XYLOPHAGOU, Cyprus (Reuters) – A Cypriot community’s endeavour to pay homage to the humble spud has gone viral after their 5 metre (16 ft) tall statue of a Cyprus potato drew comparisons to a giant penis.
The fibreglass replica, which cost 8,000 euros ($9,300) and sits by a main road at the entrance to the village of Xylophagou, has drawn widespread ribbing on social media.
“Other countries have instantly recognisable monuments, now we have ours,” Euripides Evriviades, who is a former Cyprus ambassador to the UK, wrote on Twitter.

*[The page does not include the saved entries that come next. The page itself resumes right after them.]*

File: config.mk
export PLATFORM = sky130hd
export DESIGN_NAME = display_scan
export DESIGN_NICKNAME = d
export VERILOG_FILES = /design/src/rtl/display_scan_pkg.sv /design/src/rtl/display_scan_seg7_hex.sv /design/src/rtl/display_scan.sv
export SDC_FILE = /design/constraint.sdc
export NUM_CORES = 1
export LEC_CHECK = 0
export BUFFER_PORTS_ARGS = -buffer_cell sky130_fd_sc_hd__buf_4
export CAP_MARGIN = 20
export CORE_MARGIN = 2
export CORE_UTILIZATION = 30
export CTS_BUF_LIST = sky130_fd_sc_hd__clkbuf_8
export DETAILED_ROUTE_END_ITERATION = 10
export SYNTH_ARGS = -nofsm -noshare
export SYNTH_HDL_FRONTEND = slang
export SYNTH_SLANG_ARGS = --single-unit
File: constraint.sdc
create_clock -name iClk -period 2.23 [get_ports iClk]
set_input_delay 0.3345 -clock iClk [delete_from_list [all_inputs] [get_ports iClk]]
set_output_delay 0.3345 -clock iClk [all_outputs]
set_load 0.02 [all_outputs]
File: src/rtl/display_scan_pkg.sv
// Shared types and constants for the multiplexed seven-segment scanner.
package display_scan_pkg;

  typedef enum logic [1:0] {
    S_OFF,
    S_GUARD,
    S_SHOW
  } scan_state_t;

  // Active-low hex patterns, bit 0 = segment a ... bit 6 = segment g; entry 15 is leftmost.
  localparam logic [15:0][6:0] HEX_SEG = {
    7'h0E, 7'h06, 7'h21, 7'h46, 7'h03, 7'h08, 7'h10, 7'h00,
    7'h78, 7'h02, 7'h12, 7'h19, 7'h30, 7'h24, 7'h79, 7'h40
  };

  function automatic int max_int(input int a, input int b);
    return (a > b) ? a : b;
  endfunction

endpackage

File: src/rtl/display_scan_seg7_hex.sv
// Combinational hex nibble to active-low seven-segment decoder.
module seg7_hex (
  input  logic [3:0] hex,
  output logic [6:0] seg
);
  import display_scan_pkg::*;

  assign seg = HEX_SEG[hex];

endmodule

File: src/rtl/display_scan.sv
// Multiplexed seven-segment scanner with guard blanking between digits and
// frame-aligned (tear-free) display updates.
module display_scan #(
  parameter int DIGITS = 8,
  parameter int DIV    = 50000,
  parameter int GUARD  = 16
) (
  input  logic                  iClk,
  input  logic                  iRst_n,
  input  logic                  iEn,
  input  logic                  iLoad,
  input  logic [4*DIGITS-1:0]   iData,
  input  logic [DIGITS-1:0]     iBlank,
  input  logic [DIGITS-1:0]     iDp,
  output logic [6:0]            oSeg,
  output logic                  oDp,
  output logic [DIGITS-1:0]     oAn,
  output logic                  oAck
);
  import display_scan_pkg::*;

  localparam int IDX_W   = (DIGITS > 1) ? $clog2(DIGITS) : 1;
  localparam int CNT_MAX = max_int(DIV, GUARD) - 1;
  localparam int CNT_W   = (CNT_MAX > 0) ? $clog2(CNT_MAX + 1) : 1;

  localparam logic [CNT_W-1:0] SHOW_LAST  = CNT_W'(DIV - 1);
  localparam logic [CNT_W-1:0] GUARD_LAST = CNT_W'(GUARD - 1);
  localparam logic [IDX_W-1:0] IDX_LAST   = IDX_W'(DIGITS - 1);

  scan_state_t          state;
  logic [IDX_W-1:0]     idx;
  logic [CNT_W-1:0]     cnt;
  logic [4*DIGITS-1:0]  disp;
  logic [4*DIGITS-1:0]  pend;
  logic                 pend_valid;

  logic [3:0]           nibble;
  logic [6:0]           hex_seg;
  logic [DIGITS-1:0]    an_cur;
  logic                 showing;
  logic                 boundary;
  logic                 apply_now;

  always_comb begin
    nibble    = disp[4*int'(idx) +: 4];
    an_cur    = ~(DIGITS'(1) << idx);
    showing   = (state == S_SHOW);
    boundary  = showing && (cnt == SHOW_LAST) && (idx == IDX_LAST);
    apply_now = (state == S_OFF) || !iEn || boundary;
  end

  seg7_hex u_seg7_hex (
    .hex (nibble),
    .seg (hex_seg)
  );

  always_ff @(posedge iClk or negedge iRst_n) begin
    if (!iRst_n) begin
      state <= S_OFF;
      idx   <= '0;
      cnt   <= '0;
    end else if (!iEn) begin
      state <= S_OFF;
      idx   <= '0;
      cnt   <= '0;
    end else begin
      case (state)
        S_OFF: begin
          state <= S_GUARD;
          cnt   <= '0;
        end
        S_GUARD: begin
          if (cnt == GUARD_LAST) begin
            state <= S_SHOW;
            cnt   <= '0;
          end else begin
            cnt <= cnt + 1'b1;
          end
        end
        S_SHOW: begin
          if (cnt == SHOW_LAST) begin
            state <= S_GUARD;
            cnt   <= '0;
            idx   <= (idx == IDX_LAST) ? '0 : idx + 1'b1;
          end else begin
            cnt <= cnt + 1'b1;
          end
        end
        default: begin
          state <= S_OFF;
          idx   <= '0;
          cnt   <= '0;
        end
      endcase
    end
  end

  // Loads land directly when dark or at the frame boundary; otherwise they wait in pend.
  always_ff @(posedge iClk or negedge iRst_n) begin
    if (!iRst_n) begin
      disp       <= '0;
      pend       <= '0;
      pend_valid <= 1'b0;
      oAck       <= 1'b0;
    end else begin
      oAck <= 1'b0;
      if (apply_now) begin
        if (iLoad) begin
          disp       <= iData;
          pend_valid <= 1'b0;
          oAck       <= 1'b1;
        end else if (pend_valid) begin
          disp       <= pend;
          pend_valid <= 1'b0;
          oAck       <= 1'b1;
        end
      end else if (iLoad) begin
        pend       <= iData;
        pend_valid <= 1'b1;
      end
    end
  end

  always_ff @(posedge iClk or negedge iRst_n) begin
    if (!iRst_n) begin
      oAn  <= '1;
      oSeg <= 7'h7F;
      oDp  <= 1'b1;
    end else begin
      oAn  <= showing ? an_cur : '1;
      oSeg <= (showing && !iBlank[idx]) ? hex_seg : 7'h7F;
      oDp  <= !(showing && iDp[idx]);
    end
  end

endmodule

-- Yosys cells after proc, flatten, opt, wreduce, memory -nomap -nowiden
Memories as Yosys holds them, arrays and structs flattened.
Index checks and enable logic that the tools add are counted.
- register bits: 103
- ROM bits: 112
- input port bits: 52
- output and inout bits: 17
- logic and storage cells: 70
- memories: 1
- memory list (name ; words ; bits a word ; read ports ; clocked after memory_dff ; wr ports ; line ; RTL):
    (no name shown) ; 16 ; 7 ; 1 ; 0 ; 0 ; display_scan_seg7_hex.sv:8 ; assign seg = HEX_SEG[hex];
- add/sub/neg operators: 2
- magnitude comparators: 2
- equal/unequal tests: 8
- shift-type cells: 2
- multiplexer cells: 26
- bitwise logic cells: 2
- reductions and logical operators: 17
- operator list (operator ; count):
    $mux W32 ; 2
    $mux W16 ; 3
    $pmux W16 S2 ; 1
    $shiftx A32 B6 Y4 ; 1
    $add A16 B1 Y16 const B ; 1
    $eq A16 B16 Y1 const B ; 1
    $eq A16 B4 Y1 const B ; 1
    $mux W7 ; 2
    $mux W3 ; 3
    $mux W8 ; 1
    $not A8 Y8 ; 1
    $reduce_and A2 Y1 ; 4
    $shl A1 B3 Y8 const A ; 1
    $mux W1 ; 7
    $bmux W1 S3 ; 2
    $mux W2 ; 3
    $pmux W2 S3 ; 1
    $pmux W3 S2 ; 1
    $lt A4 B5 Y1 const B ; 1
    $logic_and A1 B1 Y1 ; 4
    $lt A3 B4 Y1 const B ; 1
    $reduce_bool A2 Y1 ; 2
    $add A3 B1 Y3 const B ; 1
    $eq A3 B3 Y1 const B ; 1
    other kinds (10) ; 13

-- Longest topological paths before layout
- word-level depth: 6
- depth in mapped cells: 9
- depth with buffers taken out: 7

-- Cells and area by module
Synthesis repeated with hierarchy kept, for this count alone.
- cell total of the unflattened synthesis: 605
- area, all modules: 6062.1 sq um
- modules (own cells, without submodules) (module ; instances ; cells an instance ; area each (sq um) ; seq. area each (sq um)):
    display_scan ; 1 ; 574 ; 5809.3 ; 2597.5
    seg7_hex ; 1 ; 31 ; 252.7 ; 0.0

-- Worst setup path before layout
OpenSTA, ideal clock, no wires.
- kind: reg2reg
- start point: register idx[1]
- end point: register oSeg[3]
- setup time: 95 ps
- arrival: 2161 ps
- required time: 2135 ps
- path slack: -26 ps
- stages on the path, launching flop included: 9
- buffers on the path: 1
- clock period less this slack: 2256 ps
- path through: dfrtp_1 buf_1 mux4_2 mux2i_1 inv_1 ha_1 a21boi_0 o21ai_0 o211ai_1
- word-level cells in the longest chain between the ends: 5
- elaborated cells between the ends (all ways): 8
- classes of those cells: shift: 1; mux: 4; reduce/logical: 2; memory: 1
- ends and longest elaborated chain (element ; line ; RTL):
    start: declaration ; display_scan.sv:31 ; logic [IDX_W-1:0] idx;
    start signal: assignment ; display_scan.sv:84 ; idx <= (idx == IDX_LAST) ? '0 : idx + 1'b1;
    parallel branches: the longest is 4 deep, another holds $mem_v2 Z16 W7 ; - ;
    $mux W7 (*) ; display_scan.sv:131 ; oSeg <= (showing && !iBlank[idx]) ? hex_seg : 7'h7F;
    end signal: assignment ; display_scan.sv:131 ;
    end: declaration ; display_scan.sv:15 ; output logic [6:0] oSeg,
Every way passes the cells marked *. The select of a mux whose other input is x is not followed.
A chain may end at the register's enable or synchronous reset.

-- Final worst setup path
- start point: register idx[0]
- end point: register oSeg[3]
Same word-level chain as after synthesis.

==> out/summary.log <==
INFO  placement      dp.cells=729
INFO  synthesis      yosysSeqAreaShare=0.500
INFO  layout         final.fill_count=1680
INFO  clocking       clk_pin_slew_worst_paths=0.10ns
INFO  routing        wirelength=12100um
INFO  synthesis      synth-xor-area-share=0.0236
INFO  clocking       ctsHtreeMaxLevel=3
INFO  synthesis      syn_area=0.00520mm^2
INFO  synthesis      yosysWarningCount=0
INFO  synthesis      synth_async_sr_flop_share=1.00
INFO  sta            timing.final.hold_violations=0
INFO  synthesis      synth_top_family_by_area=simple AND/OR/NAND/NOR gates
INFO  layout         nets=590
INFO  routing        drt-vias-per-instance=4.98
INFO  layout         highest_count_cells_in_the_layout_ignoring_fill_and_taps=sky130_fd_sc_hd__buf_4, sky130_fd_sc_hd__dfrtp_1, sky130_fd_sc_hd__a21oi_1
INFO  synthesis      synth.avg_cell_area=11.8um^2
INFO  sta            setup_slack=0.0797ns
INFO  setup_path     worst-path-max-fanout=5
INFO  grt            global_route.peak_usage_layer=met2
INFO  sta            timing.final.max_slew_violations=0
INFO  clocking       cts_tree=done
INFO  placement      dp_hpwl=8610um
INFO  synthesis      synth_compound_area_frac=0.128
INFO  synthesis      most_used_flip_flop_cell_after_synthesis=sky130_fd_sc_hd__dfrtp_1
INFO  sta            final_period_minus_worst_setup_slack=2.15ns
INFO  setup_path     worst-setup-path-type=register to register
INFO  floorplanning  chip_height=136um
INFO  layout         final_cell_count_no_fill=750
INFO  grt            first_global_vias=3912
INFO  routing        first_pass_iters=6
INFO  synthesis      synth_fp_nets=511
INFO  layout         mostFrequentLayoutCell=sky130_fd_sc_hd__buf_4
INFO  grt            grt_use_total=0.139
INFO  setup_path     cp-startpoint=idx[0]
INFO  routing        detail_route.drc_violations=0
INFO  layout         sequential_cell_area=0.00260mm^2
INFO  placement      minimum_setup_slack_after_placement=-0.0273ns
INFO  synthesis      post_synth_and_or_nand_nor_area_fraction=0.136
INFO  worst_hold_path hold_class=input port to register
INFO  floorplanning  floorplan.initialDensity=0.304
INFO  grt            grt_start_max_net_pins=39
INFO  clocking       clock_sinks=103
INFO  layout         utilization=0.371
INFO  synthesis      ys_seq_elements=103
INFO  synthesis      synth_adder_area_share=0.0409
INFO  setup_path     start_kind=register
INFO  setup_path     worst_r2r_startpoint=idx[0]
INFO  placement      io_buffer_count=68
INFO  floorplanning  die_x=136um
INFO  grt            global_route.usage.met1=0.179
INFO  pwr            power.density_cell_area=957mW/mm^2
INFO  grt            global_route.overflow_total=0
INFO  synthesis      yosys-mux-area-fraction=0.130
INFO  worst_hold_path holdCritStartpoint=iData[4]
INFO  sta            max_freq=465MHz
INFO  pwr            report.power.total=0.00607W
INFO  floorplanning  floorplan.die_area=0.0184mm^2
INFO  grt            gr-usage-met2=0.225
INFO  routing        route.vias.total=3732
INFO  sta            worst_slew_pin_slew=0.534ns
INFO  synthesis      syn_inst=442
INFO  pwr            p_leak=2.81nW
INFO  floorplanning  core_ar=0.0171mm^2
INFO  setup_path     end_kind=register
INFO  sta            timing.max_slew.rel_slack=0.641
INFO  sta            fin_worst_skew=0.0126ns
INFO  layout         total_area_of_multi_input_combinational_cells=0.00240mm^2
INFO  synthesis      synth.lib_cells_used.distinct=50
INFO  clocking       clk_path_buf_depth=2
INFO  routing        route.antenna.remaining_nets=0
INFO  layout         antenna_cells=0
INFO  synthesis      number_of_enable_flip_flop_cells_after_synthesis=0
INFO  clocking       insertion_delay=0.38ns
INFO  grt            global_route_wire_length_before_repair=20000um
INFO  run_status     status=complete, no violations
INFO  placement      gp_congestion=0.865
INFO  grt            number_of_antenna_violations_at_the_first_check_in_global_routing=0
INFO  setup_path     critical_path_required=2.52ns
INFO  grt            met3_resource_use_gr=0.0426
INFO  pwr            ir_drop=0.000357V
INFO  sta            finalSetupViolCount=0
INFO  routing        detail_route.iter0.violations=232
INFO  flow_run       max_cap_viol_count=0
INFO  floorplanning  core.rowCount=48
INFO  sta            setup_repair_after_global_routing_missed_its_margin=false
INFO  clocking       clk_root_buffer_cell=sky130_fd_sc_hd__clkbuf_8
INFO  layout         area_growth=22.2%
INFO  routing        detail_route.wl_per_cell=16.1um
INFO  layout         drive_above_1_share=0.349
INFO  sta            post-route-period-util=0.964
INFO  floorplanning  ios=69
INFO  setup_path     worstPathArrival=2.44ns
INFO  clocking       cts_buffers=9
==> where the power goes <==
group | internal, W | total (W) | switching [W]
sequential | 0.00247 | 0.00279 | 0.000315
clock | 0.000624 | 0.00127 | 0.000646
combinational | 0.00104 | 0.00202 | 0.000978
total | 0.00413 | 0.00607 | 0.00194
==> layer usage <==
| layer | routed length, um | part of all wire | vias up |
|---|---|---|---|
| li1 | - | - | 1766 |
| met1 | 5540 | 0.46 | 1871 |
| met2 | 5790 | 0.48 | 75 |
| met3 | 482 | 0.040 | 20 |
| met4 | 293 | 0.024 | 0 |
| met5 | 0 | 0 | - |
==> worst max-delay path, cell delays in order (launching register included) <==
cell and delay, ns:
sky130_fd_sc_hd__dfrtp_2 0.43, sky130_fd_sc_hd__buf_12 0.14, sky130_fd_sc_hd__mux4_2 0.50, sky130_fd_sc_hd__mux2i_1 0.19, sky130_fd_sc_hd__buf_4 0.16, sky130_fd_sc_hd__ha_1 0.24
sky130_fd_sc_hd__nor3_1 0.20, sky130_fd_sc_hd__o21ai_1 0.09, sky130_fd_sc_hd__o211ai_1 0.11
==> path summary, 6_finish.rpt <==
path,end,slack (ns),depth (start not counted)
worst min register to register,cnt[0],0.48,1
min in group asynchronous,cnt[6],0.46,2
worst min-delay path,pend[4],0.19,2
max in group asynchronous,oAn[2],1.10,3
worst max-delay path,oSeg[3],0.08,8
worst max register to register,oSeg[3],0.08,8
==> cell families after synthesis <==
| logic type | after synthesis |
|---|---|
| AND/OR/NAND/NOR | 118 |
| multiplexers | 51 |
| adder cells (fa/ha/maj) | 17 |
| buffers and inverters | 42 |
| XOR/XNOR | 14 |
| AO/OA/AOI/OAI | 97 |
| flip-flops | 103 |
==> cell usage after synthesis (3+ instances only) <==
cell / number / area share
sky130_fd_sc_hd__dfrtp_1: 87 / 0.42
sky130_fd_sc_hd__a21oi_1: 39 / 0.038
sky130_fd_sc_hd__mux2_2: 34 / 0.074
sky130_fd_sc_hd__and3b_1: 32 / 0.054
sky130_fd_sc_hd__o2bb2ai_1: 32 / 0.054
sky130_fd_sc_hd__nand2_1: 24 / 0.017
sky130_fd_sc_hd__nor2_1: 21 / 0.015
sky130_fd_sc_hd__ha_1: 17 / 0.041
sky130_fd_sc_hd__clkbuf_1: 16 / 0.012
sky130_fd_sc_hd__dfstp_2: 16 / 0.081
sky130_fd_sc_hd__inv_1: 13 / 0.0094
sky130_fd_sc_hd__nand3_1: 11 / 0.011
sky130_fd_sc_hd__mux4_2: 10 / 0.043
sky130_fd_sc_hd__xor2_1: 10 / 0.017
sky130_fd_sc_hd__o21ai_0: 8 / 0.0077
sky130_fd_sc_hd__mux2i_1: 7 / 0.013
sky130_fd_sc_hd__buf_4: 5 / 0.0072
sky130_fd_sc_hd__buf_6: 5 / 0.011
sky130_fd_sc_hd__nor3_1: 5 / 0.0048
sky130_fd_sc_hd__nand4_1: 4 / 0.0048
sky130_fd_sc_hd__nor2b_1: 4 / 0.0048
sky130_fd_sc_hd__o221ai_1: 4 / 0.0067
sky130_fd_sc_hd__xnor2_1: 4 / 0.0067
sky130_fd_sc_hd__and3_1: 3 / 0.0036
sky130_fd_sc_hd__o211ai_1: 3 / 0.0043
==> cell type report <==
type	instances	share of cell area
well taps	225	0.0443
repair buffers	97	0.127
clock inverters	6	0.0136
inverters	13	0.00768
multi-input cells	297	0.379
clock buffers	9	0.0195
flip-flops and latches	103	0.409
==> repair_timing <==
| action | in CTS | in global routing |
|---|---|---|
| gates cloned | 0 | 1 |
| hold buffers | 1 | 0 |
| gates resized for setup | 0 | 11 |
| endpoints found under the setup margin | 3 | 32 |
| pin swaps | 0 | 2 |
| hold endpoints to repair | 28 | 0 |
| buffers inserted | 3 | 1 |
==> state kept, by name, indices dropped and copies added, names as in the netlist <==
register    flops
disp           32
oAn             8
oDp             1
state           2
oSeg            7
cnt            16
pend           32
oAck            1
pend_valid      1
idx             3
==> per-stage QoR <==
stage               setup TNS (ns)  area (um^2)  hold WS, ns
finish                           0         6350        0.185
global route                     0         6350        0.163
CTS                              0         6290        0.166
detailed placement         -0.0549         6040        0.353
global placement                 0         6040        0.340
floorplan                        0         5200       0.0389
Power figures use the tool's default switching activity.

Alongside he posted a collage juxtaposing an image of the Big Potato with the Eiffel Tower, the Statue of Liberty and Hong Kong Big Buddha.
But Xylophagou’s residents are taking the ridicule in their stride, insisting that the beige-coloured knobbly design named “The Big Potato” is a faithful reproduction of its main potato crop, the Spunta.
Community leader George Tasou said those who saw in the statue anything more than a potato was guilty of a dirty mind.
“That is, I think, talk of a mind possessed,” he said.
“Whether we like it or not this potato, the Spunta, is thin and long.”
Potatoes are the mainstay of Cyprus, known for its rich red fertile soil. Next year Xylophagou plans another novelty with its favourite produce; frying 800 kgs of potatoes in a chip-fest.
Tasou said work on the Big Potato was incomplete and that it would be mounted in local stone with a bench, a park and a small store, bringing the total cost of the project to 15,000 euros.
“It will be a landmark,” he said as giggling visitors behind him posed for selfies.